** Opening Supplied records block **
`config.mk`:
```
export PLATFORM = sky130hd
export DESIGN_NAME = keypad_entry
export DESIGN_NICKNAME = d
export VERILOG_FILES = /design/src/rtl/keypad_entry.sv
export SDC_FILE = /design/constraint.sdc
export NUM_CORES = 1
export LEC_CHECK = 0
export CORE_MARGIN = 4
export CORE_UTILIZATION = 31
export DETAILED_ROUTE_END_ITERATION = 16
export PLACE_DENSITY = 0.47
export SLEW_MARGIN = 0
export SYNTH_ARGS = -nofsm -noshare
export SYNTH_HDL_FRONTEND = slang
export SYNTH_SLANG_ARGS = --single-unit
```
`constraint.sdc`:
```
create_clock -name clock -period 3.3 [get_ports clock]
set_clock_uncertainty 0.15 [all_clocks]
set_input_delay 0.495 -clock clock [delete_from_list [all_inputs] [get_ports clock]]
set_output_delay 0.495 -clock clock [all_outputs]
set_load 0.03 [all_outputs]
```
`src/rtl/keypad_entry.sv`:
```
// Keypad time-entry front end: synchronises and debounces a one-hot 10-key pad and
// shifts each accepted digit into a 4-digit BCD MM:SS entry register.
module keypad_entry #(
  parameter int unsigned DEBOUNCE_CYCLES = 4,
  parameter int unsigned CNT_W           = 3
) (
  input  logic       clock,
  input  logic       clear,
  input  logic [9:0] keypad,
  input  logic       entry_en,
  input  logic       entry_clr,
  output logic [3:0] mins_tens,
  output logic [3:0] mins_ones,
  output logic [3:0] sec_tens,
  output logic [3:0] sec_ones,
  output logic       key_strobe,
  output logic       time_nonzero
);

  localparam int unsigned KEYS    = 10;
  localparam int unsigned DIG_W   = 4;
  localparam int unsigned DIGITS  = 4;
  localparam int unsigned ENTRY_W = DIGITS * DIG_W;
  localparam int unsigned KEEP_W  = ENTRY_W - DIG_W;

  localparam logic [CNT_W-1:0] CNT_ONE  = CNT_W'(1);
  localparam logic [CNT_W-1:0] CNT_DONE = CNT_W'(DEBOUNCE_CYCLES);
  // With a one-sample debounce the first matching sample is already the accepting one.
  localparam bit               FAST     = (DEBOUNCE_CYCLES == 1);

  typedef enum logic [1:0] {
    S_IDLE,
    S_PRESS,
    S_HELD,
    S_RELEASE
  } state_e;

  state_e              state_q;
  logic [KEYS-1:0]     kp_q;
  logic [KEYS-1:0]     key_ref_q;
  logic [CNT_W-1:0]    cnt_q;
  logic [ENTRY_W-1:0]  digits_q;
  logic [ENTRY_W-1:0]  digits_d;
  logic                strobe_q;

  logic                valid_key;
  logic                kp_zero;
  logic                ref_match;
  logic                accept;
  logic [CNT_W-1:0]    cnt_inc;
  logic [KEYS-1:0]     acc_key;
  logic [DIG_W-1:0]    key_idx;

  function automatic logic [DIG_W-1:0] bcd_of(input logic [KEYS-1:0] k);
    logic [DIG_W-1:0] idx;
    idx = '0;
    for (int unsigned i = 0; i < KEYS; i++) begin
      if (k[i]) idx = DIG_W'(i);
    end
    return idx;
  endfunction

  // Accept decision and next value of the entry register
  always_comb begin
    valid_key = (kp_q != '0) && ((kp_q & (kp_q - KEYS'(1))) == '0);
    kp_zero   = (kp_q == '0);
    ref_match = (kp_q == key_ref_q);
    cnt_inc   = cnt_q + CNT_ONE;
    accept    = 1'b0;
    acc_key   = key_ref_q;
    digits_d  = digits_q;

    if (entry_en) begin
      unique case (state_q)
        S_IDLE: begin
          if (FAST && valid_key) begin
            accept  = 1'b1;
            acc_key = kp_q;
          end
        end
        S_PRESS: begin
          if (ref_match && (cnt_inc == CNT_DONE)) accept = 1'b1;
        end
        default: accept = 1'b0;
      endcase
    end

    key_idx = bcd_of(acc_key);

    if (entry_en) begin
      if (entry_clr && accept) begin
        digits_d = {{KEEP_W{1'b0}}, key_idx};
      end else if (entry_clr) begin
        digits_d = '0;
      end else if (accept) begin
        digits_d = {digits_q[KEEP_W-1:0], key_idx};
      end
    end
  end

  // Input register, debounce FSM and entry register
  always_ff @(posedge clock) begin
    if (clear) begin
      state_q   <= S_IDLE;
      cnt_q     <= '0;
      key_ref_q <= '0;
      kp_q      <= '0;
      digits_q  <= '0;
      strobe_q  <= 1'b0;
    end else begin
      kp_q     <= keypad;
      digits_q <= digits_d;
      strobe_q <= accept;

      if (!entry_en) begin
        state_q <= S_IDLE;
        cnt_q   <= '0;
      end else begin
        unique case (state_q)
          S_IDLE: begin
            if (valid_key) begin
              key_ref_q <= kp_q;
              if (FAST) begin
                state_q <= S_HELD;
                cnt_q   <= '0;
              end else begin
                state_q <= S_PRESS;
                cnt_q   <= CNT_ONE;
              end
            end
          end
          S_PRESS: begin
            if (!ref_match) begin
              state_q <= S_IDLE;
              cnt_q   <= '0;
            end else if (accept) begin
              state_q <= S_HELD;
              cnt_q   <= '0;
            end else begin
              cnt_q <= cnt_inc;
            end
          end
          S_HELD: begin
            if (kp_zero) begin
              if (FAST) begin
                state_q <= S_IDLE;
                cnt_q   <= '0;
              end else begin
                state_q <= S_RELEASE;
                cnt_q   <= CNT_ONE;
              end
            end
          end
          S_RELEASE: begin
            // Any bounce back to a nonzero code means the key is still down.
            if (!kp_zero) begin
              state_q <= S_HELD;
              cnt_q   <= '0;
            end else if (cnt_inc == CNT_DONE) begin
              state_q <= S_IDLE;
              cnt_q   <= '0;
            end else begin
              cnt_q <= cnt_inc;
            end
          end
          default: begin
            state_q <= S_IDLE;
            cnt_q   <= '0;
          end
        endcase
      end
    end
  end

  assign mins_tens    = digits_q[4*DIG_W-1 -: DIG_W];
  assign mins_ones    = digits_q[3*DIG_W-1 -: DIG_W];
  assign sec_tens     = digits_q[2*DIG_W-1 -: DIG_W];
  assign sec_ones     = digits_q[DIG_W-1   -: DIG_W];
  assign key_strobe   = strobe_q;
  assign time_nonzero = |digits_q;

endmodule

```
Word level (Yosys, flattened, before mapping)
Cells that the tools add are included.

operators by class
  $add $sub $neg = 2
  equal/unequal tests = 9
  multiplexer cells = 29
  bitwise gates (word level) = 2
  reduce and logical (&&, ||, !) cells = 14

operator list
  kind                     count
  $mux W16                 3
  $mux W4                  8
  $logic_not A10 Y1        2
  $mux W3                  6
  $reduce_or A16 Y1        1
  $mux W2                  6
  $pmux W3 S4              1
  $and A10 B10 Y10         1
  $eq A10 B10 Y1           1
  $reduce_bool A10 Y1      1
  $sub A10 B1 Y10 const B  1
  $pmux W2 S4              1
  $ne A3 B3 Y1 const B     2
  $eq A2 B2 Y1 const B     2
  $mux W1                  4
  $ne A2 B2 Y1 const B     2
  $reduce_and A2 Y1        2
  $reduce_and A4 Y1        1
  $add A3 B1 Y3 const B    1
  $eq A3 B3 Y1 const B     1
  $logic_and A1 B1 Y1      3
  $reduce_and A3 Y1        1
  $reduce_bool A3 Y1       1
  $eq A2 B1 Y1 const B     1
  3 further kinds          3

storage, ports and cells
  register bits after elaboration = 42
  input port bits = 14
  output and inout bits = 18
  word-level logic and storage cells = 62

Logic depth before layout (Yosys ltp)
  word-level depth = 12
  gate-level depth with buffers = 7
  gate-level depth less buffers = 7

Worst setup path after synthesis
No wires, ideal clock.

  kind = reg2reg
  start = reg kp_q[0]
  end = reg key_ref_q[0] (netlist: acc_key[0])
  setup time = 125 ps
  data arrival time = 2091 ps
  path slack = 934 ps
  cell stages (with the launch flop) = 8
  buffers on the path = 1
  clock period less this slack = 2366 ps
  path through = dfxtp_1 > or4_4 > nor4b_1 > o31ai_2 > a2111oi_2 > buf_6 > mux2i_1 > nor2_1

on the way
  longest elaborated chain between the ends = 5
  elaborated cells between the ends (all ways) = 6
  those cells by class = add/sub (1); bitwise (1); reduce/logical (4)

ends and longest elaborated chain
  element                      line  text
  from (decl)                  39    logic [KEYS-1:0] kp_q;
  from (signal assigned)       111   kp_q <= keypad;
  $sub A10 B1 Y10              65    valid_key = (kp_q != '0) && ((kp_q & (kp_q - KEYS'(1))) == '0);
  $and A10 B10 Y10             65
  $logic_not A10 Y1            65
  $logic_and A1 B1 Y1          65
  $reduce_and A3 Y1 (no line)  n/a
  to (signal assigned)         122   key_ref_q <= kp_q;
  to (decl)                    40    logic [KEYS-1:0] key_ref_q;

Parallel ways exist; a longest one is shown, timed or not.
A chain may end at the register's enable or synchronous reset.

Worst setup path in the final report
  start = reg kp_q[1]
  end = reg key_ref_q[0] (netlist: acc_key[0])

on the way
  longest elaborated chain between the ends = 5
  elaborated cells between the ends (all ways) = 6
  those cells by class = add/sub (1); bitwise (1); reduce/logical (4)

ends and longest elaborated chain
  element                          line
  $sub A10 B1 Y10                  65
  $and A10 B10 Y10                 65
  $logic_not A10 Y1                65
  $logic_and A1 B1 Y1 (*)          65
  $reduce_and A3 Y1 (no line) (*)  n/a

Every way passes the cells marked *; elsewhere a longest branch is shown, timed or not.

==> flow_summary.json <==
{
  "vias": 1544,
  "worstMarginPinSlew_ns": 0.5320,
  "synth-main-ff-cell": "dfxtp_1",
  "portBuffers": 31,
  "grt_pass1_vias": 1506,
  "io_pins": 32,
  "critical_path_class": "reg -> reg",
  "post_cts_resized": 0,
  "coreArea_sq_um": 5956,
  "antenna_found_initial": 0,
  "clk_latency_ns": 0.29,
  "wirelength_mm": 4.266,
  "die_h_um": 86.35,
  "synth_fa_ha_area_frac": 0.01841,
  "whs_ns": 0.3152,
  "clockBufferDepth": 2,
  "cts_sinks": 42,
  "drtPass1Iterations": 4,
  "p_total_uw": 959.0,
  "synth.ff_latch_count": 42,
  "initial_utilization": 0.3195,
  "viasPerCell": 4.765,
  "postCtsSetupRepairBufs": 0,
  "drv_cap": 0,
  "synthesis.area_sq_um": 1903,
  "fin_nets": 264,
  "first_iter_violations": 62,
  "area_growth_pct": 24.66,
  "grt_max_degree": 33,
  "period_share": 0.7765,
  "synth_compound_area_frac": 0.1137,
  "yosysSeqAreaShare": 0.4418,
  "yosysUniqueCellTypes": 40,
  "worstPathArrival_ns": 2.58,
  "p_sw_uw": 225.3,
  "worstHoldPathType": "reg -> reg",
  "cp_max_fo": 10,
  "cts_buffers": 5,
  "dpl.hpwl_mm": 3.098,
  "period_needed_ns": 2.563,
  "htreeDepth": 2,
  "sequentialPowerShare": 0.557,
  "synthCells": 216,
  "p_leak_uw": 0.0007932,
  "num_rows": 28,
  "root_buffer": "clkbuf_8",
  "fp.dieW_um": 86.35,
  "max-slew-margin-rel": 0.6421,
  "synth-edff-count": 0,
  "synth-simple-area-share": 0.2768,
  "gr-total-overflow": 0,
  "ys.warnings.count": 0,
  "grt_pass1_wl_mm": 7.438,
  "p_int_uw": 733.7,
  "hold_buffers": 0,
  "grt.total_usage": 0.1255,
  "rsz0062_at_grt": "false",
  "ant_nets": 0,
  "setup_viol": 0,
  "yosys-mux-area-fraction": 0.05260,
  "drc": 0,
  "required_ns": 3.32,
  "synthArstFlopShare": 0,
  "synth_top_family_by_area": "simple AND/OR/NAND/NOR gates",
  "combPwrFrac": 0.094,
  "synth-xor-area-share": 0.05523,
  "cp-start-kind": "flop",
  "slowest_stage": "or4_4",
  "die-area_sq_um": 7456,
  "syn_nets": 232,
  "drive_gt1_frac": 0.06827,
  "p_clk_frac": 0.349,
  "hold_viol": 0,
  "status": "complete, no violations",
  "endpoint_kind": "flop",
  "cts_tree": "built",
  "fin_tns_setup_ns": 0,
  "routabilityCongestion": 0.7309,
  "p_sw_frac": 0.2349,
  "n_fill_cell": 635,
  "wl_per_cell_um": 13.17,
  "final_max_slew_viol_count": 0,
  "fmaxAchievable_ghz": 0.3902,
  "synth.avg_cell_area_sq_um": 8.811,
  "path_clk_slew_ns": 0.07,
  "diodes": 0,
  "crit_path_cell_trace": "or4_4, nor4b_1, o31ai_2, a2111oi_2, buf_4, mux2i_1, nor2_1",
  "vdd_drop_max_mv": 0.2673,
  "power_density_nw_per_um2": 404.3,
  "slowest_delay_ns": 0.55
}
## synth_stat cells (2+ instances only)
library cell / n / share of area
a211oi_1: 2 / 0.0079
a21oi_1: 8 / 0.021
and3_1: 2 / 0.0066
buf_6: 2 / 0.012
clkbuf_1: 7 / 0.014
dfxtp_1: 42 / 0.44
ha_1: 2 / 0.013
inv_1: 4 / 0.0079
mux2i_1: 10 / 0.053
nand2_1: 18 / 0.036
nand2b_1: 2 / 0.0066
nand3_1: 18 / 0.047
nand4_1: 5 / 0.016
nor2_1: 17 / 0.034
nor2b_1: 13 / 0.043
nor3_1: 4 / 0.011
nor4_1: 6 / 0.020
nor4b_1: 2 / 0.0092
o21ai_0: 2 / 0.0053
o21ai_1: 17 / 0.045
o31ai_1: 2 / 0.0079
or2b_1: 2 / 0.0079
or4_1: 2 / 0.0079
xnor2_1: 9 / 0.041
xor2_1: 3 / 0.014
## flip-flops by register name, summed over array words and instances, names as in the netlist
register and flops:
acc_key 10, cnt_q 3, digits_q 16, key_strobe 1
kp_q 10, state_q 2
## final timing paths
kind	to	depth (start not counted)	from	slack, ns
worst min register to register	cnt_q[2]$_SDFFE_PP0P_	2	cnt_q[2]$_SDFFE_PP0P_	0.32
worst max register to register	acc_key[0]$_SDFFE_PP0P_	7	kp_q[1]$_SDFF_PP0_	0.74
worst min-delay path	cnt_q[2]$_SDFFE_PP0P_	2	cnt_q[2]$_SDFFE_PP0P_	0.32
worst max-delay path	acc_key[0]$_SDFFE_PP0P_	7	kp_q[1]$_SDFF_PP0_	0.74
## power by group through the flow
stage | clock, uW | sequential [uW] | combinational, uW
2_1_floorplan | 0 | 540 | 65.2
3_3_place_gp | 0 | 546 | 91.7
3_5_place_dp | 0 | 546 | 91.4
4_1_cts | 354 | 534 | 91.6
5_1_grt | 379 | 537 | 102
6_report | 335 | 534 | 90.2
## through the flow
| step | setup slack, ns | util | std cells | cell area (sq um) |
|---|---|---|---|---|
| floorplan | 0.9337 | - | 216 | 1903 |
| detailed placement | 0.7636 | 0.3830 | 316 | 2281 |
| CTS | 0.7498 | 0.3983 | 324 | 2372 |
| global placement | 0.7954 | 0.3830 | 316 | 2281 |
| finish | 0.7374 | 0.3983 | 324 | 2372 |
| global route | 0.5952 | 0.3983 | 324 | 2372 |
## critical path: cells and delay by family, from the launching register on
kind	cells	cell delay, ns
AOI/OAI and AO/OA	2	0.48
DFF	1	0.36
and+or+nand+nor	3	0.97
buffers and inverters	1	0.28
muxes	1	0.22
## final cells by class
| class | instances | area (sq um) | share of cell area |
|---|---|---|---|
| Inverter | 4 | 15.01 | 0.006329 |
| Timing Repair Buffer | 36 | 347.8 | 0.1466 |
| Multi-Input combinational cell | 159 | 983.4 | 0.4146 |
| Clock inverter | 1 | 5.005 | 0.002110 |
| Tap cell | 75 | 93.84 | 0.03956 |
| Clock buffer | 7 | 86.33 | 0.03639 |
| Sequential cell | 42 | 840.8 | 0.3544 |
## per-layer routing
metal / vias to the layer above / global-route usage / share of wire
met4: 0 / 0.03824 / 0.0094
met3: 4 / 0.03992 / 0.043
li1: 827 / - / -
met2: 25 / 0.1926 / 0.43
met5: - / 0 / 0
met1: 688 / 0.1681 / 0.51
## layout by cell type, fill, tap and decap left out, types with 2 or more instances in the layout
cell | netlist | routed
a211oi_1 | 2 | 2
a21oi_1 | 8 | 8
and3_1 | 2 | 2
buf_4 | 0 | 5
clkbuf_8 | 0 | 6
clkdlybuf4s50_1 | 0 | 31
dfxtp_1 | 42 | 42
ha_1 | 2 | 2
inv_1 | 4 | 4
mux2i_1 | 10 | 10
nand2_1 | 18 | 18
nand2b_1 | 2 | 2
nand3_1 | 18 | 18
nand4_1 | 5 | 5
nor2_1 | 17 | 17
nor2b_1 | 13 | 13
nor3_1 | 4 | 4
nor4_1 | 6 | 6
nor4b_1 | 2 | 2
o21ai_0 | 2 | 2
o21ai_1 | 17 | 17
o31ai_1 | 2 | 2
or2b_1 | 2 | 2
or4_1 | 2 | 2
xnor2_1 | 9 | 9
xor2_1 | 3 | 3
## kinds of logic (layout without fill, tap and decap cells)
| family | after synthesis | in the layout |
|---|---|---|
| DFF | 42 | 42 |
| AOI/OAI and AO/OA | 36 | 36 |
| buffers and inverters | 15 | 48 |
| and+or+nand+nor | 98 | 98 |
| muxes | 10 | 10 |
| adders and majority gates | 3 | 3 |
| xor gates and xnor gates | 12 | 12 |
Note: power is estimated with default switching activity, not from simulation.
** Closing Supplied records block **
--- Assignment ---
Filter the records above down to the lines that hold the string "localparam".

--- Solved exercise ---
  localparam int unsigned KEYS    = 10;
  localparam int unsigned DIG_W   = 4;
  localparam int unsigned DIGITS  = 4;
  localparam int unsigned ENTRY_W = DIGITS * DIG_W;
  localparam int unsigned KEEP_W  = ENTRY_W - DIG_W;
  localparam logic [CNT_W-1:0] CNT_ONE  = CNT_W'(1);
  localparam logic [CNT_W-1:0] CNT_DONE = CNT_W'(DEBOUNCE_CYCLES);
  localparam bit               FAST     = (DEBOUNCE_CYCLES == 1);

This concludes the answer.